**The task:** Reproduce the data that follows in its entirety, character for character.

*** Entries shown ***

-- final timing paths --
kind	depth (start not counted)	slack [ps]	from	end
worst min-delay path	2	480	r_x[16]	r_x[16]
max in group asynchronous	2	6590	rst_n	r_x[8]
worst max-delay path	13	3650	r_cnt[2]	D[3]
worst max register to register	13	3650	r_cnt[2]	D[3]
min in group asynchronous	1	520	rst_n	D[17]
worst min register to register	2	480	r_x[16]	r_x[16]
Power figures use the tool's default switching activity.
===== config.mk =====
export PLATFORM = sky130hd
export DESIGN_NAME = imem_arbiter
export DESIGN_NICKNAME = d
export VERILOG_FILES = /design/src/rtl/imem_arbiter.sv
export SDC_FILE = /design/constraint.sdc
export NUM_CORES = 1
export LEC_CHECK = 0
export ABC_AREA = 1
export BUFFER_PORTS_ARGS = -buffer_cell sky130_fd_sc_hd__buf_2
export CORE_MARGIN = 2
export CORE_UTILIZATION = 45
export DETAILED_ROUTE_END_ITERATION = 16
export GPL_TIMING_DRIVEN = 0
export PLACE_DENSITY = 0.76
export SLEW_MARGIN = 25
export SYNTH_ARGS = -nofsm -noshare
export SYNTH_HDL_FRONTEND = slang
export SYNTH_SLANG_ARGS = --single-unit

===== constraint.sdc =====
create_clock -name clk -period 1.36 [get_ports clk]
set_clock_uncertainty 0.1 [all_clocks]
set_input_delay 0.204 -clock clk [delete_from_list [all_inputs] [get_ports clk]]
set_output_delay 0.204 -clock clk [all_outputs]
set_load 0.02 [all_outputs]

***

**Result:**
-- final timing paths --
kind	depth (start not counted)	slack [ps]	from	end
worst min-delay path	2	480	r_x[16]	r_x[16]
max in group asynchronous	2	6590	rst_n	r_x[8]
worst max-delay path	13	3650	r_cnt[2]	D[3]
worst max register to register	13	3650	r_cnt[2]	D[3]
min in group asynchronous	1	520	rst_n	D[17]
worst min register to register	2	480	r_x[16]	r_x[16]
Power figures use the tool's default switching activity.
===== config.mk =====
export PLATFORM = sky130hd
export DESIGN_NAME = imem_arbiter
export DESIGN_NICKNAME = d
export VERILOG_FILES = /design/src/rtl/imem_arbiter.sv
export SDC_FILE = /design/constraint.sdc
export NUM_CORES = 1
export LEC_CHECK = 0
export ABC_AREA = 1
export BUFFER_PORTS_ARGS = -buffer_cell sky130_fd_sc_hd__buf_2
export CORE_MARGIN = 2
export CORE_UTILIZATION = 45
export DETAILED_ROUTE_END_ITERATION = 16
export GPL_TIMING_DRIVEN = 0
export PLACE_DENSITY = 0.76
export SLEW_MARGIN = 25
export SYNTH_ARGS = -nofsm -noshare
export SYNTH_HDL_FRONTEND = slang
export SYNTH_SLANG_ARGS = --single-unit

===== constraint.sdc =====
create_clock -name clk -period 1.36 [get_ports clk]
set_clock_uncertainty 0.1 [all_clocks]
set_input_delay 0.204 -clock clk [delete_from_list [all_inputs] [get_ports clk]]
set_output_delay 0.204 -clock clk [all_outputs]
set_load 0.02 [all_outputs]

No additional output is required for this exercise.